Paweł Jaroszyński finalizuje niespodziewany transfer. Zaskakująco i sentymentalnie
2024-08-30 06:39:52; Aktualizacja: 3 miesiące temuPaweł Jaroszyński dość niespodziewanie odchodzi z Cracovii. Jak się okazuje, 29-latek dołączy wkrótce ponownie do Salernitany - przekazał Gianluca Di Marzio.
Paweł Jaroszyński już w 2017 roku opuścił polskie boiskach, dołączając do Chievo Verona. Przez następne lata był związany jeszcze z Genoą, Pescarą i Salernitaną. To właśnie w tym ostatnim zespole zaliczył najbardziej udany okres.
29-letni defensor zanotował dla zespołu z Kampanii 64 występy. Podczas rozgrywek 2021/2022 wywalczył z nim awans do Serie A, w której wystąpił następnie 13-krotnie.
Po latach zagranicznych wojaży Jaroszyński zdecydował się na powrót do Polski, podpisując kontrakt z Cracovią. Wydaje się jednak, że po dwóch pełnych sezonach jego przygoda w krakowskim klubem dobiegnie końca. Doświadczony zawodnik wystąpił w inauguracyjnym spotkaniu bieżącego sezonu Ekstraklasy przeciwko Piastowi Gliwice, lecz w czterech kolejnych meczach ani razu nie wyszedł na murawę. Zaczęto spekulować, czym spowodowana jest ta decyzja. Popularne
Jak przekazał nieco później Sebastian Staszewski, gracz z Lublina prowadzi zaawansowane rozmowy z działaczami „Pasów” w kwestii rozwiązania za obopólnym porozumieniem umowy.

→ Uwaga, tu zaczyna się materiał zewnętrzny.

--- src/hrt_pkg.sv ---
// ------------------------------------------------------------
// Home reference tracker constants
// ------------------------------------------------------------
package hrt_pkg;
   localparam int ADDR_W = 8;
   localparam int DATA_W = 32;

   // Register offsets (plain port, word per offset)
   localparam logic [7:0] REG_GENERAL_CONFIG = 8'h00;
   localparam logic [7:0] REG_REF_SWITCH_CONFIG = 8'h01;
   localparam logic [7:0] REG_EVENT_FLAGS = 8'h0e;
   localparam logic [7:0] REG_HOME_MARGIN = 8'h1e;
   localparam logic [7:0] REG_HOME_POSITION = 8'h20;
   localparam logic [7:0] REG_STATUS = 8'h21;

   // Reset values
   localparam logic [31:0] GENERAL_CONFIG_RST = 32'h0000_0000;
   localparam logic [31:0] REF_SWITCH_CONFIG_RST = 32'h0000_0000;
   localparam logic [31:0] HOME_MARGIN_RST = 32'h0000_0000;
   localparam logic [31:0] HOME_POSITION_RST = 32'h0000_0000;

   // general_config fields
   localparam int GC_INVERT_ARRIVAL = 16;

   // reference_switch_config fields
   localparam int RC_ARM = 0;
   localparam int RC_EVENT_LSB = 1;
   localparam int RC_EVENT_MSB = 4;
   localparam int RC_LEFT_AS_HOME = 5;
   localparam int RC_RIGHT_AS_HOME = 6;
   localparam int RC_POL_LEFT = 7;
   localparam int RC_POL_RIGHT = 8;

   // event_flags fields
   localparam int EV_LATCH_DONE = 0;
   localparam int EV_STOP_LEFT = 1;
   localparam int EV_STOP_RIGHT = 2;

   // status fields
   localparam int ST_HOME_ERROR = 0;
   localparam int ST_ARRIVAL = 1;
   localparam int ST_LEFT_ACTIVE = 2;
   localparam int ST_RIGHT_ACTIVE = 3;
   localparam int ST_ARMED = 4;

   // Home event codes, high-active form; low-active codes are their complements
   localparam logic [3:0] HEV_DIRECTION = 4'h3;
   localparam logic [3:0] HEV_CENTER = 4'h6;
   localparam logic [3:0] HEV_LEFT_EDGE = 4'h2;
   localparam logic [3:0] HEV_RIGHT_EDGE = 4'h4;

   // Synchroniser depth
   localparam int SYNC_STAGES = 2;

   typedef enum logic [1:0] {STP_IDLE, STP_WAIT_ENTER, STP_WAIT_EXIT} hrt_stop_state_t;
endpackage : hrt_pkg

--- src/hrt_top.sv ---
// The strobed register port was chosen for this implementation.
`timescale 1ns/10ps
// ------------------------------------------------------------
// Home reference tracker
// ------------------------------------------------------------
// Notes on behaviour
// - While armed, next selected home event copies actual position, or for centre codes the entry/exit midpoint, to home.
// - Arm bit clears itself once latch-done is cleared after a capture.
// - A capture sets latch-done in the event register.
// - Software writes overwrite the home position directly.
// - Eight event codes; high-active codes put home at centre, left, right.
// - Low-active codes put home at centre, right or left of low region.
// - Direction codes say low input lies on negative or positive side.
// - Home error flags input level inconsistent with home and event code.
// - Home error not evaluated inside home plus or minus margin, inclusive.
// - Left stop as home: event only after home range crossed.
// - Right stop as home: event only after home range crossed.
// - Arrival output follows actual equal to target position.
// - Arrival output high-active by default, bit 16 inverts it.
// - Event bits stay set until event register is read or written.
module hrt_top (
   input wire logic clk_in, // System clock, 50 MHz
   input wire logic reset_in, // Synchronous reset, high
   input wire logic [hrt_pkg::ADDR_W-1:0] address_in, // Register offset
   input wire logic [hrt_pkg::DATA_W-1:0] write_data_in, // Write data
   input wire logic write_strobe_in, // One-cycle write
   input wire logic read_strobe_in, // One-cycle read
   output logic [hrt_pkg::DATA_W-1:0] read_data_out, // Read data, cycle after strobe
   input wire logic [31:0] actual_position_in, // Signed actual position
   input wire logic [31:0] target_position_in, // Signed target position
   input wire logic home_switch_in, // Home switch level
   input wire logic left_stop_input_in, // Left stop switch level
   input wire logic right_stop_input_in, // Right stop switch level
   output logic arrival_out, // Target reached pin
   output logic home_error_out, // Live home error
   output logic latch_done_out, // Sticky latch-done event
   output logic stop_left_event_out, // Sticky left stop event
   output logic stop_right_event_out, // Sticky right stop event
   output logic [31:0] home_position_out // Home position register
);
   import hrt_pkg::*;

   // ------------------------------------------------------------
   // Declarations
   // ------------------------------------------------------------
   logic [31:0] general_config_r;
   logic [31:0] ref_config_r;
   logic [31:0] event_flags_r;
   logic [31:0] home_margin_r;
   logic signed [31:0] home_position_r;
   logic signed [31:0] prev_pos_r;
   logic signed [31:0] entry_pos_r;
   logic home_prev_r;
   logic captured_r;
   logic window_r;
   logic arrival_r;
   logic home_error_r;
   logic [2:0] sync_q;
   logic home_now;
   logic left_act;
   logic right_act;
   logic left_stop_pulse;
   logic right_stop_pulse;
   logic [3:0] event_code;
   logic [3:0] norm_code;
   logic home_act;
   logic home_act_prev;
   logic enter;
   logic leave;
   logic moving_pos;
   logic hit;
   logic capture;
   logic code_valid;
   logic expected_act;
   logic home_error_nxt;
   logic signed [31:0] pos;
   logic signed [31:0] cap_val;
   logic signed [32:0] mid_sum;
   logic signed [33:0] pos_w;
   logic signed [33:0] lo_w;
   logic signed [33:0] hi_w;
   logic wr_general;
   logic wr_ref;
   logic wr_margin;
   logic wr_home;
   logic ev_clear;
   logic arm_auto_clear;
   logic [31:0] ev_set;
   logic [31:0] read_mux;
   logic [31:0] status_word;

   assign pos = actual_position_in;

   // ------------------------------------------------------------
   // Switch input sampling
   // ------------------------------------------------------------
   hrt_sync #(
      .WIDTH(3)
   ) u_sync (
      .clk_in(clk_in),
      .reset_in(reset_in),
      .async_in({right_stop_input_in, left_stop_input_in, home_switch_in}),
      .sync_out(sync_q)
   );

   assign home_now = sync_q[0];
   assign left_act = sync_q[1] ^ ref_config_r[RC_POL_LEFT];
   assign right_act = sync_q[2] ^ ref_config_r[RC_POL_RIGHT];

   // ------------------------------------------------------------
   // Home event decode
   // ------------------------------------------------------------
   // code folding
   // Low-active codes are bitwise complements of high-active ones, so fold them
   assign event_code = ref_config_r[RC_EVENT_MSB:RC_EVENT_LSB];
   assign norm_code = event_code[3] ? ~event_code : event_code;
   assign home_act = home_now ^ event_code[3];
   assign home_act_prev = home_prev_r ^ event_code[3];
   assign enter = home_act & ~home_act_prev;
   assign leave = ~home_act & home_act_prev;
   assign moving_pos = pos > prev_pos_r;
   assign mid_sum = {entry_pos_r[31], entry_pos_r} + {pos[31], pos};

   // Transition that marks home for each code
   always_comb begin
      hit = 1'b0;
      cap_val = pos;
      code_valid = 1'b1;
      expected_act = 1'b0;
      case (norm_code)
         HEV_DIRECTION: begin
            hit = enter | leave;
            expected_act = pos > home_position_r;
         end
         HEV_LEFT_EDGE: begin
            hit = (enter & moving_pos) | (leave & ~moving_pos);
         end
         HEV_RIGHT_EDGE: begin
            hit = (enter & ~moving_pos) | (leave & moving_pos);
         end
         HEV_CENTER: begin
            // Midpoint of entry and exit positions
            hit = leave;
            cap_val = mid_sum[32:1];
         end
         default: begin
            code_valid = 1'b0;
         end
      endcase
   end

   assign capture = ref_config_r[RC_ARM] & ~captured_r & hit;

   // Sampling history for edges, direction and centre entry
   always_ff @(posedge clk_in) begin
      if (reset_in) begin
         home_prev_r <= 1'b0;
         prev_pos_r <= '0;
         entry_pos_r <= '0;
      end else begin
         home_prev_r <= home_now;
         prev_pos_r <= pos;
         if (enter) begin
            entry_pos_r <= pos;
         end
      end
   end

   // ------------------------------------------------------------
   // Home range and error
   // ------------------------------------------------------------
   // inclusive window
   // 34-bit math so the bounds never wrap at the ends of the range
   assign pos_w = {{2{pos[31]}}, pos};
   assign lo_w = {{2{home_position_r[31]}}, home_position_r} - {2'b00, home_margin_r};
   assign hi_w = {{2{home_position_r[31]}}, home_position_r} + {2'b00, home_margin_r};

   always_ff @(posedge clk_in) begin
      if (reset_in) begin
         window_r <= 1'b0;
      end else begin
         window_r <= (pos_w >= lo_w) && (pos_w <= hi_w);
      end
   end

   // live error
   // Region codes expect the input inactive outside the margin, so the
   // margin has to cover the whole active region to stay quiet
   assign home_error_nxt = code_valid & ~window_r & (home_act != expected_act);

   always_ff @(posedge clk_in) begin
      if (reset_in) begin
         home_error_r <= 1'b0;
      end else begin
         home_error_r <= home_error_nxt;
      end
   end

   // ------------------------------------------------------------
   // Stop switches
   // ------------------------------------------------------------
   hrt_stop_gate u_left_gate (
      .clk_in(clk_in),
      .reset_in(reset_in),
      .active_in(left_act),
      .as_home_in(ref_config_r[RC_LEFT_AS_HOME]),
      .in_window_in(window_r),
      .event_out(left_stop_pulse)
   );

   hrt_stop_gate u_right_gate (
      .clk_in(clk_in),
      .reset_in(reset_in),
      .active_in(right_act),
      .as_home_in(ref_config_r[RC_RIGHT_AS_HOME]),
      .in_window_in(window_r),
      .event_out(right_stop_pulse)
   );

   // ------------------------------------------------------------
   // Register port
   // ------------------------------------------------------------
   assign wr_general = write_strobe_in && (address_in == REG_GENERAL_CONFIG);
   assign wr_ref = write_strobe_in && (address_in == REG_REF_SWITCH_CONFIG);
   assign wr_margin = write_strobe_in && (address_in == REG_HOME_MARGIN);
   assign wr_home = write_strobe_in && (address_in == REG_HOME_POSITION);
   assign ev_clear = (write_strobe_in || read_strobe_in) && (address_in == REG_EVENT_FLAGS);
   assign arm_auto_clear = ev_clear & event_flags_r[EV_LATCH_DONE] & captured_r;

   // Plain configuration registers
   always_ff @(posedge clk_in) begin
      if (reset_in) begin
         general_config_r <= GENERAL_CONFIG_RST;
         home_margin_r <= HOME_MARGIN_RST;
      end else begin
         if (wr_general) begin
            general_config_r <= write_data_in;
         end
         if (wr_margin) begin
            home_margin_r <= write_data_in;
         end
      end
   end

   // Reference config; a software write beats the automatic disarm
   always_ff @(posedge clk_in) begin
      if (reset_in) begin
         ref_config_r <= REF_SWITCH_CONFIG_RST;
      end else if (wr_ref) begin
         ref_config_r <= write_data_in;
      end else if (arm_auto_clear) begin
         ref_config_r[RC_ARM] <= 1'b0;
      end
   end

   // Capture bookkeeping, rearmed by any write to the reference config
   always_ff @(posedge clk_in) begin
      if (reset_in) begin
         captured_r <= 1'b0;
      end else if (wr_ref || !ref_config_r[RC_ARM]) begin
         captured_r <= 1'b0;
      end else if (capture) begin
         captured_r <= 1'b1;
      end
   end

   // home position
   // A direct software write takes precedence over a capture in the same cycle
   always_ff @(posedge clk_in) begin
      if (reset_in) begin
         home_position_r <= HOME_POSITION_RST;
      end else if (wr_home) begin
         home_position_r <= write_data_in;
      end else if (capture) begin
         home_position_r <= cap_val;
      end
   end

   // sticky events
   // New events win over a clear in the same cycle
   always_comb begin
      ev_set = '0;
      ev_set[EV_LATCH_DONE] = capture;
      ev_set[EV_STOP_LEFT] = left_stop_pulse;
      ev_set[EV_STOP_RIGHT] = right_stop_pulse;
   end

   always_ff @(posedge clk_in) begin
      if (reset_in) begin
         event_flags_r <= '0;
      end else begin
         event_flags_r <= (ev_clear ? '0 : event_flags_r) | ev_set;
      end
   end

   // Status word of live state
   always_comb begin
      status_word = '0;
      status_word[ST_HOME_ERROR] = home_error_r;
      status_word[ST_ARRIVAL] = arrival_r;
      status_word[ST_LEFT_ACTIVE] = left_act;
      status_word[ST_RIGHT_ACTIVE] = right_act;
      status_word[ST_ARMED] = ref_config_r[RC_ARM];
   end

   // Read decode; unmapped offsets read as zero
   always_comb begin
      case (address_in)
         REG_GENERAL_CONFIG: read_mux = general_config_r;
         REG_REF_SWITCH_CONFIG: read_mux = ref_config_r;
         REG_EVENT_FLAGS: read_mux = event_flags_r;
         REG_HOME_MARGIN: read_mux = home_margin_r;
         REG_HOME_POSITION: read_mux = home_position_r;
         REG_STATUS: read_mux = status_word;
         default: read_mux = '0;
      endcase
   end

   // Read data valid only in the cycle after the strobe
   always_ff @(posedge clk_in) begin
      if (reset_in) begin
         read_data_out <= '0;
      end else begin
         read_data_out <= read_strobe_in ? read_mux : '0;
      end
   end

   // ------------------------------------------------------------
   // Arrival output
   // ------------------------------------------------------------
   // arrival polarity
   always_ff @(posedge clk_in) begin
      if (reset_in) begin
         arrival_r <= 1'b0;
         arrival_out <= 1'b0;
      end else begin
         arrival_r <= actual_position_in == target_position_in;
         arrival_out <= (actual_position_in == target_position_in) ^ general_config_r[GC_INVERT_ARRIVAL];
      end
   end

   // Mirror outputs straight from flops
   always_ff @(posedge clk_in) begin
      if (reset_in) begin
         home_error_out <= 1'b0;
         latch_done_out <= 1'b0;
         stop_left_event_out <= 1'b0;
         stop_right_event_out <= 1'b0;
         home_position_out <= '0;
      end else begin
         home_error_out <= home_error_nxt;
         latch_done_out <= (ev_clear ? 1'b0 : event_flags_r[EV_LATCH_DONE]) | capture;
         stop_left_event_out <= (ev_clear ? 1'b0 : event_flags_r[EV_STOP_LEFT]) | left_stop_pulse;
         stop_right_event_out <= (ev_clear ? 1'b0 : event_flags_r[EV_STOP_RIGHT]) | right_stop_pulse;
         home_position_out <= wr_home ? write_data_in : (capture ? cap_val : home_position_r);
      end
   end

   // ------------------------------------------------------------
   // Checks
   // ------------------------------------------------------------
   a_capture_takes_pos: assert property (@(posedge clk_in) disable iff (reset_in)
      (capture && !wr_home) |=> (home_position_r == $past(cap_val)))
      else $error("home position did not take the captured value");

   a_capture_sets_done: assert property (@(posedge clk_in) disable iff (reset_in)
      capture |=> (event_flags_r[EV_LATCH_DONE] && latch_done_out))
      else $error("capture did not raise latch-done");

   a_arm_auto_clear: assert property (@(posedge clk_in) disable iff (reset_in)
      (arm_auto_clear && !wr_ref) |=> (!ref_config_r[RC_ARM] ##1 !captured_r))
      else $error("arm bit not cleared after latch-done clear");

   a_home_sw_write: assert property (@(posedge clk_in) disable iff (reset_in)
      wr_home |=> (home_position_r == $past(write_data_in) && home_position_out == home_position_r))
      else $error("software write to home position lost");

   a_window_masks_err: assert property (@(posedge clk_in) disable iff (reset_in)
      window_r |=> (!home_error_r && !home_error_out))
      else $error("home error raised inside margin window");

   a_error_raised: assert property (@(posedge clk_in) disable iff (reset_in)
      (code_valid && !window_r && (home_act != expected_act)) |=> home_error_r)
      else $error("inconsistent home level gave no error");

   a_error_is_live: assert property (@(posedge clk_in) disable iff (reset_in)
      (!code_valid) |=> !home_error_r)
      else $error("home error set with no valid event code");

   a_event_holds: assert property (@(posedge clk_in) disable iff (reset_in)
      (event_flags_r[EV_STOP_LEFT] && !ev_clear) |=> event_flags_r[EV_STOP_LEFT])
      else $error("sticky event dropped without a clear");

   a_event_clears: assert property (@(posedge clk_in) disable iff (reset_in)
      (ev_clear && !capture) |=> !event_flags_r[EV_LATCH_DONE])
      else $error("latch-done survived a clear");

   a_arrival_flag: assert property (@(posedge clk_in) disable iff (reset_in)
      (actual_position_in == target_position_in) |=> arrival_r)
      else $error("arrival flag missing at target");

   a_arrival_pol: assert property (@(posedge clk_in) disable iff (reset_in)
      !$past(reset_in) |-> (arrival_out == (arrival_r ^ $past(general_config_r[GC_INVERT_ARRIVAL]))))
      else $error("arrival pin polarity wrong");
endmodule : hrt_top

Jaroszyński nie będzie długo czekał na znalezienie nowego pracodawcy. Wedle niespodziewanych wieści Gianluki Di Marzio lada moment powinien podpisać kontrakt właśnie z Salernitaną.
29-latek będzie miał zastąpić w szeregach „Koników Morskich” Domagoja Bradaricia, który finalizuje wypożyczenie do Hellasu Verona.
Di Marzio nie przekazał warunków współpracy Jaroszyńskiego ze spadkowiczem Serie A, aczkolwiek zapewnił, że sprawa jest praktycznie przesądzona.